*Work order*.
Copy each line of the records below that has "sets" in it.

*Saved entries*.
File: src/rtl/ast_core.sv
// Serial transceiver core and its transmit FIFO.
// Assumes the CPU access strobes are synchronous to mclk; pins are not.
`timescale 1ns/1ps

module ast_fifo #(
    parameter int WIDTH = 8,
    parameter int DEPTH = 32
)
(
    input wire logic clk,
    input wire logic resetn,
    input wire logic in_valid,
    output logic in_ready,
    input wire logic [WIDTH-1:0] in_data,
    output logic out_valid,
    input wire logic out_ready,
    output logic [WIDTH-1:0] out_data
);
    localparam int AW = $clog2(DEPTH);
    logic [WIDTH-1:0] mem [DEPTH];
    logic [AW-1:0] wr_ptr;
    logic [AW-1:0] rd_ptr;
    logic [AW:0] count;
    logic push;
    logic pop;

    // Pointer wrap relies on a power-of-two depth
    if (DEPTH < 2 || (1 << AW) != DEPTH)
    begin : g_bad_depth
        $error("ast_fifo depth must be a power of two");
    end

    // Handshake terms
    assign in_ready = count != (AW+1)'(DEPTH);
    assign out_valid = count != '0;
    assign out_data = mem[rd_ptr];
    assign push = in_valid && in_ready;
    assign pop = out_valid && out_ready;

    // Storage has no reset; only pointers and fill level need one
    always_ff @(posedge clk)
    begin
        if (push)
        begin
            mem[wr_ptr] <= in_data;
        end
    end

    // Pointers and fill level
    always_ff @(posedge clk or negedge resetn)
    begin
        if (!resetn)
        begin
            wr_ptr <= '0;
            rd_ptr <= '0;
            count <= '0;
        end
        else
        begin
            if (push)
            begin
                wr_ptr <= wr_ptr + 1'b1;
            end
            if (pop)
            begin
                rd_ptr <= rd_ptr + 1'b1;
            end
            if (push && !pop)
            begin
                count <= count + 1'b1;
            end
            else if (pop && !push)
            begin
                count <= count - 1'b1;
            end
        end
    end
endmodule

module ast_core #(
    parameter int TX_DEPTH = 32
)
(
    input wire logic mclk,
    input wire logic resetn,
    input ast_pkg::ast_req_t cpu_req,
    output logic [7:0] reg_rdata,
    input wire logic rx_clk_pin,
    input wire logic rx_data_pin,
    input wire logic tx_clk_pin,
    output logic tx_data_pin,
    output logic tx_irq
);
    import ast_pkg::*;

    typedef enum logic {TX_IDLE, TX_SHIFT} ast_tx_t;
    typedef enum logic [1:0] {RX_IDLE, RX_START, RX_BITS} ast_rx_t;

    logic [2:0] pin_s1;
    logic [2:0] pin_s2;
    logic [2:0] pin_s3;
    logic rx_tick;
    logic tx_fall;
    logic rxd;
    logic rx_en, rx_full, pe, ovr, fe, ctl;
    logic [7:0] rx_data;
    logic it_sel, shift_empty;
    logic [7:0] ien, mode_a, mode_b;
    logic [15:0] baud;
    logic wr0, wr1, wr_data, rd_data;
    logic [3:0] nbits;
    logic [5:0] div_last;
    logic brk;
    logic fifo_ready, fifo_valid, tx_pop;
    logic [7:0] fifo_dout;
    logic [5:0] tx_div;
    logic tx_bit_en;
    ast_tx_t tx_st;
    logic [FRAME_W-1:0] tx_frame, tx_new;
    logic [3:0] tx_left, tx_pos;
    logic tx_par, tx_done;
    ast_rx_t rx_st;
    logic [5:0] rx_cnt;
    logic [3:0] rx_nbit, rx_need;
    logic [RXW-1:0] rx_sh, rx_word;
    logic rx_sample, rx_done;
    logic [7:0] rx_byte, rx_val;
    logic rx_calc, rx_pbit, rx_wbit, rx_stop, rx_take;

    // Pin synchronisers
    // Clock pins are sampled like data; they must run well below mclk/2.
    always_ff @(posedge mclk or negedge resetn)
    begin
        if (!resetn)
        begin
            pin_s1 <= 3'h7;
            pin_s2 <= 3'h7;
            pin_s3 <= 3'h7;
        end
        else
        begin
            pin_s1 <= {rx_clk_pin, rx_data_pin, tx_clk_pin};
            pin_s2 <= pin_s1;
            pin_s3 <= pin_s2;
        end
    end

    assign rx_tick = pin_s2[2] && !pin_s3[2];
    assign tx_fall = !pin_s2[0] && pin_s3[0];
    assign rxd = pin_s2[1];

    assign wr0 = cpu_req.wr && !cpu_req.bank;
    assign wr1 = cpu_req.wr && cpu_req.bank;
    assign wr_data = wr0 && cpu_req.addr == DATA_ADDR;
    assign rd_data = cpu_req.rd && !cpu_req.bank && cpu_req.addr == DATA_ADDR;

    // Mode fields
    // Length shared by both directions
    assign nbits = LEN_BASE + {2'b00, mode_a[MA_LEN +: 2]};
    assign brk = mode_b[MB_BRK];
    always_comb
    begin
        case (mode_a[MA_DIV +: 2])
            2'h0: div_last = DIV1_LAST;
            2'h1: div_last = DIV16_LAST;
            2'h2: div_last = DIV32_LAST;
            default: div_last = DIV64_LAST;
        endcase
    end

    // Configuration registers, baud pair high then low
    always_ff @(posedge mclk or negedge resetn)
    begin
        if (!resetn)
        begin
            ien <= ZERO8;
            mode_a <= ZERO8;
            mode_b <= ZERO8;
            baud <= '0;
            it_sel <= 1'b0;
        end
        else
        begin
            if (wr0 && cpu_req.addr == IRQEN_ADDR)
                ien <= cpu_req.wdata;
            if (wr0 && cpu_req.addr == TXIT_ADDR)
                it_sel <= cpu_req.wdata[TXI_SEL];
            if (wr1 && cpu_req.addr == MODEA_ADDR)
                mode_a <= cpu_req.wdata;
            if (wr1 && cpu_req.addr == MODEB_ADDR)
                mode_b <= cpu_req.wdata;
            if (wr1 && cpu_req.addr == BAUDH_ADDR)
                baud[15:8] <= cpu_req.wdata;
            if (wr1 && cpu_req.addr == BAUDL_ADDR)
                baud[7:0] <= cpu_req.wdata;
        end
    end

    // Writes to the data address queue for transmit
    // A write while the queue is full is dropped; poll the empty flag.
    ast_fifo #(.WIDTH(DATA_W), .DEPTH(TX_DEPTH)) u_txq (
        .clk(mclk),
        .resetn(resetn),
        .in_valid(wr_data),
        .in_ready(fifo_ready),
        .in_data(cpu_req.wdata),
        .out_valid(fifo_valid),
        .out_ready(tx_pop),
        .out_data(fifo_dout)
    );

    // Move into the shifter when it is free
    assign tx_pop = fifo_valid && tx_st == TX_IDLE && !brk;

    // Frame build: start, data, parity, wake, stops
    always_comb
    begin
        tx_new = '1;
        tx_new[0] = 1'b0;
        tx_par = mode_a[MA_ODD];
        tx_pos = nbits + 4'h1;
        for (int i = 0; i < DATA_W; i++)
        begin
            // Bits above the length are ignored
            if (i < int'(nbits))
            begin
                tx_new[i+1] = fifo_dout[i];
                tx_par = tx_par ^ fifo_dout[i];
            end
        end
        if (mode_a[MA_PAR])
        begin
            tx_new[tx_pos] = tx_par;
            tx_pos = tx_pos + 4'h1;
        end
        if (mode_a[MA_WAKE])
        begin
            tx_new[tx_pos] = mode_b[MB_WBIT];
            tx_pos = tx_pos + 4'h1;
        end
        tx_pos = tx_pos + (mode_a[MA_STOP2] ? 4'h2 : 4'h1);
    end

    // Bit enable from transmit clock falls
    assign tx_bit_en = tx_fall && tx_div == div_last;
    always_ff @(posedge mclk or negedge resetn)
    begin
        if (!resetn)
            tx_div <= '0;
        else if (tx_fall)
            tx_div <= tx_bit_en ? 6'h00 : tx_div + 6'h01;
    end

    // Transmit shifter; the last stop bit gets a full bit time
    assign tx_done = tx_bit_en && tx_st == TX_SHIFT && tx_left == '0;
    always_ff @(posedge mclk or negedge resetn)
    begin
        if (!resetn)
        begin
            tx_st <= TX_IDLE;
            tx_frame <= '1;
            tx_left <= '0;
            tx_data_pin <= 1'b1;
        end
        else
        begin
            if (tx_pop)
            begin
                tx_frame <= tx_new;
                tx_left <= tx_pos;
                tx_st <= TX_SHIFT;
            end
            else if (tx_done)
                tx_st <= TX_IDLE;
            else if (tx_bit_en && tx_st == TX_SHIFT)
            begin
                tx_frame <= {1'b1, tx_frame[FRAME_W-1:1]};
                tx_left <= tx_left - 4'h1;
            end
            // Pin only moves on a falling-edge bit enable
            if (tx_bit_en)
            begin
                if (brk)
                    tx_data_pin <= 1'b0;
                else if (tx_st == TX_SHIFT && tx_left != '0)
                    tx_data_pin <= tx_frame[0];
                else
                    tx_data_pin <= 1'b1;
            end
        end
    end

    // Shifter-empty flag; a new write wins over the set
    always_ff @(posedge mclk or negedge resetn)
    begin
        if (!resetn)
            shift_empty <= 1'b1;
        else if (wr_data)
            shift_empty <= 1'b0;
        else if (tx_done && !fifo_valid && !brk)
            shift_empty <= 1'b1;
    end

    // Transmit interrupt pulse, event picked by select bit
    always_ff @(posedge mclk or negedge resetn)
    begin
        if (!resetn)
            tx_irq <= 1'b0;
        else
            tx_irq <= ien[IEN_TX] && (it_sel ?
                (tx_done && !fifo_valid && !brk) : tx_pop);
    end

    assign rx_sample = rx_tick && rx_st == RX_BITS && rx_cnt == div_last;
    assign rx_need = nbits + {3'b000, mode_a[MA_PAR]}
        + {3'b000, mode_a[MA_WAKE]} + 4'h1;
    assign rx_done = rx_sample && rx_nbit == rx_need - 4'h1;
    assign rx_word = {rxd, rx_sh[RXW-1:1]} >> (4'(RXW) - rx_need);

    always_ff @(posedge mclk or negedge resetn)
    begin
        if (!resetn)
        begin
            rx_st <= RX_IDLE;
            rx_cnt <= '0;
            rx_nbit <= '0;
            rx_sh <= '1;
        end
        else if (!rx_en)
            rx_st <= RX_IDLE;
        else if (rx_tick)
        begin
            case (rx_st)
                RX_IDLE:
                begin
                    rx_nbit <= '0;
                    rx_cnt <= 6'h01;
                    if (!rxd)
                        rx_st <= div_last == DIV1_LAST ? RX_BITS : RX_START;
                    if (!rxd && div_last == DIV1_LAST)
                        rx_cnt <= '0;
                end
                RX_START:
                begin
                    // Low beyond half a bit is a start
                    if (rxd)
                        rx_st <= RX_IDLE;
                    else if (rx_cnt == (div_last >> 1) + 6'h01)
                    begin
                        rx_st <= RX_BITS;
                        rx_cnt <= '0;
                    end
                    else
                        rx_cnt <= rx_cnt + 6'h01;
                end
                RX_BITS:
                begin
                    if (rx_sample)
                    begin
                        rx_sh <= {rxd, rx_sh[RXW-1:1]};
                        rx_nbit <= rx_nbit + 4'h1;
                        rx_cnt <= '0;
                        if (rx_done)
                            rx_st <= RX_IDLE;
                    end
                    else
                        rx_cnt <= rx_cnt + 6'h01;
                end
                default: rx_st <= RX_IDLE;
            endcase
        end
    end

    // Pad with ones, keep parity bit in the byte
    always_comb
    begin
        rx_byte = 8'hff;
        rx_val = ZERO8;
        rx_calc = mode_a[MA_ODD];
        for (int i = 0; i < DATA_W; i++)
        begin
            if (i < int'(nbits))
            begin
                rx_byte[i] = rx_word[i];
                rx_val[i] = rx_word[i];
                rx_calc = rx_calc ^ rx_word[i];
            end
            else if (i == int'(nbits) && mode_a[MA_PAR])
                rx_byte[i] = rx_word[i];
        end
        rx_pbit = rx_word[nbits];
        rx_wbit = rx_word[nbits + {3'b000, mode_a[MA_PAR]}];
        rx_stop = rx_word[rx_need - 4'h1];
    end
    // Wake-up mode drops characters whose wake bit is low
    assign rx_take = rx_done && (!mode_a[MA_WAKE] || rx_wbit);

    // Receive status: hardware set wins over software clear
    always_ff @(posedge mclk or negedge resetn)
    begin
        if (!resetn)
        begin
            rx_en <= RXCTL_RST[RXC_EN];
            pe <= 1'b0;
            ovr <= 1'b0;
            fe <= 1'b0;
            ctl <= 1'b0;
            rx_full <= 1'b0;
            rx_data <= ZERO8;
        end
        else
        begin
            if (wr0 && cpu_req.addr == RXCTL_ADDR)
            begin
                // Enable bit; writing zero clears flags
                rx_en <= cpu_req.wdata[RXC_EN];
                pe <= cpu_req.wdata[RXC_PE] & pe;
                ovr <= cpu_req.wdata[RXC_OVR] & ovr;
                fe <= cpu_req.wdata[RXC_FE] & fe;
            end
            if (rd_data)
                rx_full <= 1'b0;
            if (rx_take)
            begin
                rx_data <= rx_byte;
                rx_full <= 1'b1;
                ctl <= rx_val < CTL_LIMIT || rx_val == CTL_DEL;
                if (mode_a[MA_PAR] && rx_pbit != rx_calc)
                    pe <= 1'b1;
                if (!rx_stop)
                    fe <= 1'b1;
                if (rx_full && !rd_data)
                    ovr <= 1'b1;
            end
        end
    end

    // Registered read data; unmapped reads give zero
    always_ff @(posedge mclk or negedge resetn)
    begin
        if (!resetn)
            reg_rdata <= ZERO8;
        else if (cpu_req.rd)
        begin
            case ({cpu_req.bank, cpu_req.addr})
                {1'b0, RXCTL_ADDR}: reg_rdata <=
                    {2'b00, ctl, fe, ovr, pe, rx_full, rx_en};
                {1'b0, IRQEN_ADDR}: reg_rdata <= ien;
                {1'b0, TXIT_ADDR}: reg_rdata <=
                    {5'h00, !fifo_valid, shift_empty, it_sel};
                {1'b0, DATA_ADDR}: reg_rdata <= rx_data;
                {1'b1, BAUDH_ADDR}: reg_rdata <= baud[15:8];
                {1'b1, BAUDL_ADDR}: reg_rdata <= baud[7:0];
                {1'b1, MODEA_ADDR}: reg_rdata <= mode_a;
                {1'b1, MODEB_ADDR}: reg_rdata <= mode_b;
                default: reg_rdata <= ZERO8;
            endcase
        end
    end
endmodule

...

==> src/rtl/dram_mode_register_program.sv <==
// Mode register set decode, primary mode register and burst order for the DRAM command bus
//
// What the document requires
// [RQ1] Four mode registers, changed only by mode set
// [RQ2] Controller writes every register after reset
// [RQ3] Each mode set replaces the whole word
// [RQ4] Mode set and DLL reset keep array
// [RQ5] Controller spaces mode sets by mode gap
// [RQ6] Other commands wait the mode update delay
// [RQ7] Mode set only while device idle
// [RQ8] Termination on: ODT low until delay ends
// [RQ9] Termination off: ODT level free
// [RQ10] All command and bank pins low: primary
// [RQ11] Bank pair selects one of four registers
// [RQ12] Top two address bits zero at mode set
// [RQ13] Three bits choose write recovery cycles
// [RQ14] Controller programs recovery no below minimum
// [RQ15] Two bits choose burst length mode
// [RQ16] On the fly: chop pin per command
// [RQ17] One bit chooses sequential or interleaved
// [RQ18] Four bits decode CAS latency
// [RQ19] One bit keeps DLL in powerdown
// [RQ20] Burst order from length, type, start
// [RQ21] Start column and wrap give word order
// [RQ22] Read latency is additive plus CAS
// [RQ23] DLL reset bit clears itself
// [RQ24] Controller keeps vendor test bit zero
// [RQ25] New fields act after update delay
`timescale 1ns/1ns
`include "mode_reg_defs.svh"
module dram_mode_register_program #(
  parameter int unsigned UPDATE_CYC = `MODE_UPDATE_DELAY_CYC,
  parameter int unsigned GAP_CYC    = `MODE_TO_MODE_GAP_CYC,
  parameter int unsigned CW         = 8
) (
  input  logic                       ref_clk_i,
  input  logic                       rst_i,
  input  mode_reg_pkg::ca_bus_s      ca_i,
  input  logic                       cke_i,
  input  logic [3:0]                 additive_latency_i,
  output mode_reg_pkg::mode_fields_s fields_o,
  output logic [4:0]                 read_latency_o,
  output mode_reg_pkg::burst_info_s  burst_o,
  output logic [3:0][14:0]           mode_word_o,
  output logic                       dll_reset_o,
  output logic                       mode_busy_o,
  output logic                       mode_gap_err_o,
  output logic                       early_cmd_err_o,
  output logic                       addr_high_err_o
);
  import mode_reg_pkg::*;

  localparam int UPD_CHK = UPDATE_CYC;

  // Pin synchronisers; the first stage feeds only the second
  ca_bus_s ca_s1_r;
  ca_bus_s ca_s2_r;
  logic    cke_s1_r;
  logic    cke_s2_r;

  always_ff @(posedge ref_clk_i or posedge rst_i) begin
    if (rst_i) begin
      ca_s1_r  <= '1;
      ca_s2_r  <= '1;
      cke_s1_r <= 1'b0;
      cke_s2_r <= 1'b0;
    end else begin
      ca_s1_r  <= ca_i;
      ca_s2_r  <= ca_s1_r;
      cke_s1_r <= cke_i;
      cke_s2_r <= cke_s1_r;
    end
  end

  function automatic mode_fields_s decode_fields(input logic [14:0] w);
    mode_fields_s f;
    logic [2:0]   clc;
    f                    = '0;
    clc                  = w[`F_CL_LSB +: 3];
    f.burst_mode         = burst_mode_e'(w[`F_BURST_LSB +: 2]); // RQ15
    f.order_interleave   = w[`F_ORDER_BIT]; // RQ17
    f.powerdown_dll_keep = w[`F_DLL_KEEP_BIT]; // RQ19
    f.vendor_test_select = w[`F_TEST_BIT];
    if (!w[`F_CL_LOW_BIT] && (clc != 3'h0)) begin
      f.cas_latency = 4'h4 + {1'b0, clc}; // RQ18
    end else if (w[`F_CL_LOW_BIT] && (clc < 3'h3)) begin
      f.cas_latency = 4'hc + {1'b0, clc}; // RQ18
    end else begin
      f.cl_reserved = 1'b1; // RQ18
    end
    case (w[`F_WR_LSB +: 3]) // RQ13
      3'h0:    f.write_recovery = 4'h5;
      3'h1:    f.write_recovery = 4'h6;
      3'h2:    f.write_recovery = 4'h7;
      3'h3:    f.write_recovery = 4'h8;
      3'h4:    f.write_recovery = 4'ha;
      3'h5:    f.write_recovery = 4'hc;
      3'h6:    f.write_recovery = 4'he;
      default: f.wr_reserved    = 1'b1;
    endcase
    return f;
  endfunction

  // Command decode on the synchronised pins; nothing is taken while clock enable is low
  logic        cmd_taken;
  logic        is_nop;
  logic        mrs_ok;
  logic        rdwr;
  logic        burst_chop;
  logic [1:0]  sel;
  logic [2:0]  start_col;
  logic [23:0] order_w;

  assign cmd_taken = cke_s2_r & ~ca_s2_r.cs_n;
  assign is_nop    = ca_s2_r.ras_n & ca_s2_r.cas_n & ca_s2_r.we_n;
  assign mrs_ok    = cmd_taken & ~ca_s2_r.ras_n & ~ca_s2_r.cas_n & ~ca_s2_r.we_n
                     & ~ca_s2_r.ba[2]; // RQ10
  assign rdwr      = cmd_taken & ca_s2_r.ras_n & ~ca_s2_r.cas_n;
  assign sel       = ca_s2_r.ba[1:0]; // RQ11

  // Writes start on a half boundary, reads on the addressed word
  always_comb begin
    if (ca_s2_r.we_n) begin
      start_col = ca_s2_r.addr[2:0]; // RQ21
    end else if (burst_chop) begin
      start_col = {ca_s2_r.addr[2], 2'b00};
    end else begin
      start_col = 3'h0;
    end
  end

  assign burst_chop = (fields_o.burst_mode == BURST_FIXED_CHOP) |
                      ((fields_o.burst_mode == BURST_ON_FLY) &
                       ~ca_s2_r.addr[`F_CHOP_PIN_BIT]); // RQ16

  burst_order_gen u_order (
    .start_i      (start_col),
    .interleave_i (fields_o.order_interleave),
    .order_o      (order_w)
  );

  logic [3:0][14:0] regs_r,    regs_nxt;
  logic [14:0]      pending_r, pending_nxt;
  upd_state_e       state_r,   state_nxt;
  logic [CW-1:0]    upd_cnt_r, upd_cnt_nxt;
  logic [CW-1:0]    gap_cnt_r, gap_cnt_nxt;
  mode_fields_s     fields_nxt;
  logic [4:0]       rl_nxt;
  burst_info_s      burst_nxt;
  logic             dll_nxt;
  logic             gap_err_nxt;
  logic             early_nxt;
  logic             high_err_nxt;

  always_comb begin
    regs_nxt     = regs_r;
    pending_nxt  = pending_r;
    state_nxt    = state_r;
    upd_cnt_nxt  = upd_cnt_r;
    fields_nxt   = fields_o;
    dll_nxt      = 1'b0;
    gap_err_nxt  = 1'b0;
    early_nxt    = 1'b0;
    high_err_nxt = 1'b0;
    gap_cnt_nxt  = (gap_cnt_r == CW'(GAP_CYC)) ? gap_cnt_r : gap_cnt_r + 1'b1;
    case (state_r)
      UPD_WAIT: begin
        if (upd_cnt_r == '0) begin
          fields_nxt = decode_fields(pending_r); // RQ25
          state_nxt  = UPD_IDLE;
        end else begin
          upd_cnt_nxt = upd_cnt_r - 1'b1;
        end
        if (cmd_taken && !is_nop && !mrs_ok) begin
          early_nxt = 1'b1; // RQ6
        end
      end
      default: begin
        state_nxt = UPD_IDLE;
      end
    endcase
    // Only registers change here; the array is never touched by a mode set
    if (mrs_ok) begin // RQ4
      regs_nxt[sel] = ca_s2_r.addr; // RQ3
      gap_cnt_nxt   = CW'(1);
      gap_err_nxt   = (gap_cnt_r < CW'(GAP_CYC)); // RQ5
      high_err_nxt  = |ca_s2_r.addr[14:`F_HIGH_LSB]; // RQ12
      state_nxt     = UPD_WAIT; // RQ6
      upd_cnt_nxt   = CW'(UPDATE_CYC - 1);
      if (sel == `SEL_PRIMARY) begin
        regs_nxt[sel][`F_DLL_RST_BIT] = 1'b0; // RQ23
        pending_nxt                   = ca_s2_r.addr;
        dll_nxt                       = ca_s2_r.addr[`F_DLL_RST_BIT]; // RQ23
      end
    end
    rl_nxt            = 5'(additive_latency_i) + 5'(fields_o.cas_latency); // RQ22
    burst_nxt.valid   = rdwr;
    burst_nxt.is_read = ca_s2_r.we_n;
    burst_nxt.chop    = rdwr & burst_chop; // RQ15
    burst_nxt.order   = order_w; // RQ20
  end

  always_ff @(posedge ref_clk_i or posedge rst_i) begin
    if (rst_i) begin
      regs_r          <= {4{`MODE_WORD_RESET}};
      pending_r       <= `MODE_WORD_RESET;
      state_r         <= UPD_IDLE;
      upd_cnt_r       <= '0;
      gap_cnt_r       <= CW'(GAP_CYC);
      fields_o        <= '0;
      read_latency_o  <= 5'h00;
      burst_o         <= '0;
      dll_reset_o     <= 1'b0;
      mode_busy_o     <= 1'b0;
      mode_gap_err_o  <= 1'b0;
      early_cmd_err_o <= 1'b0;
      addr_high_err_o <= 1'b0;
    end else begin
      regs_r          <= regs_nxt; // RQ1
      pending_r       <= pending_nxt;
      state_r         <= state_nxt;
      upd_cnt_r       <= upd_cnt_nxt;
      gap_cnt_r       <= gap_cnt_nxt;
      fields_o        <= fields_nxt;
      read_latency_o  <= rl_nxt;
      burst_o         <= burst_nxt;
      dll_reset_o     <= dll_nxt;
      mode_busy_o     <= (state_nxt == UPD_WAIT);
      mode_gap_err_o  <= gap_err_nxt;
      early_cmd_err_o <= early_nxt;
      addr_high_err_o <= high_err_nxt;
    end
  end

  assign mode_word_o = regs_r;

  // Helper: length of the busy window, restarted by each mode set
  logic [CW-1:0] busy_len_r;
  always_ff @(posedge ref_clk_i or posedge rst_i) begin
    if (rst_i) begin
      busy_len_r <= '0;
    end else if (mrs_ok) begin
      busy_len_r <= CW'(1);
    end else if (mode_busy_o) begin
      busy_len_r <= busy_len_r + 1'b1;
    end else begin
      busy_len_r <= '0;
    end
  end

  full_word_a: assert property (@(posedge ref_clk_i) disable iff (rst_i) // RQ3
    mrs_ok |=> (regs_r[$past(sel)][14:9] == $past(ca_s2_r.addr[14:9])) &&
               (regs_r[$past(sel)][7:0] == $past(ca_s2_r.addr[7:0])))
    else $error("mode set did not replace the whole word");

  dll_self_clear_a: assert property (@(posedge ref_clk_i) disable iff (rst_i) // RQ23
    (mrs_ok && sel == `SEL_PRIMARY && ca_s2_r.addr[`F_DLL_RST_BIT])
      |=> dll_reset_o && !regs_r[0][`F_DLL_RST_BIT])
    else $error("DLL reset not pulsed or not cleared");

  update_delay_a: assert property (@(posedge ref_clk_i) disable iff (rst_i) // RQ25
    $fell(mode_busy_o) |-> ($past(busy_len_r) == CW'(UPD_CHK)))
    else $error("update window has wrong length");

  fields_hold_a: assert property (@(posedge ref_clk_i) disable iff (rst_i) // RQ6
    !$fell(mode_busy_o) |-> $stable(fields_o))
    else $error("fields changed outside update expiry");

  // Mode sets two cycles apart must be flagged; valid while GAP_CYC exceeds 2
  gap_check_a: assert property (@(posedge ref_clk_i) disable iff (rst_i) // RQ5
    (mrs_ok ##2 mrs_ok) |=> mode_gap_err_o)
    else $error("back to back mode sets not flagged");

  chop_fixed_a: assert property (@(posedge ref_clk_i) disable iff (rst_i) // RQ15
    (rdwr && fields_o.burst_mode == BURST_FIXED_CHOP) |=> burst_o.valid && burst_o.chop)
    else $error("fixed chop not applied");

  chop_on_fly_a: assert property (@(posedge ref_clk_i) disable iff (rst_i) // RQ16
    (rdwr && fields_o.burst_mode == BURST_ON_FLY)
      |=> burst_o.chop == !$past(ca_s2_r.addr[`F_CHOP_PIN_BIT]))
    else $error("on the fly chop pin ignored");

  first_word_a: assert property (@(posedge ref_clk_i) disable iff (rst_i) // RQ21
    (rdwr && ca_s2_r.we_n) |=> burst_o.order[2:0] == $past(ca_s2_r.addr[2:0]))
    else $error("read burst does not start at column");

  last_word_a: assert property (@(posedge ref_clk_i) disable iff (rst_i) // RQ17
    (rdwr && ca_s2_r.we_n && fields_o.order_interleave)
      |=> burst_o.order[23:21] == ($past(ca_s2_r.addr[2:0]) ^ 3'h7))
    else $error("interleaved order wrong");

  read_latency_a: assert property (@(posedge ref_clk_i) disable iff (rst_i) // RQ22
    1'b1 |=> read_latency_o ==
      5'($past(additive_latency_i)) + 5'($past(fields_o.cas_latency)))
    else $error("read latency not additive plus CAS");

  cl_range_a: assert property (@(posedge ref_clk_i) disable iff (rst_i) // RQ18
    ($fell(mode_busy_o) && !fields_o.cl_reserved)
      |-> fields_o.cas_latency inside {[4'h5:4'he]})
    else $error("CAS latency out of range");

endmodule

*Exercise output*.
// [RQ5] Controller spaces mode sets by mode gap
  // Mode sets two cycles apart must be flagged; valid while GAP_CYC exceeds 2
    else $error("back to back mode sets not flagged");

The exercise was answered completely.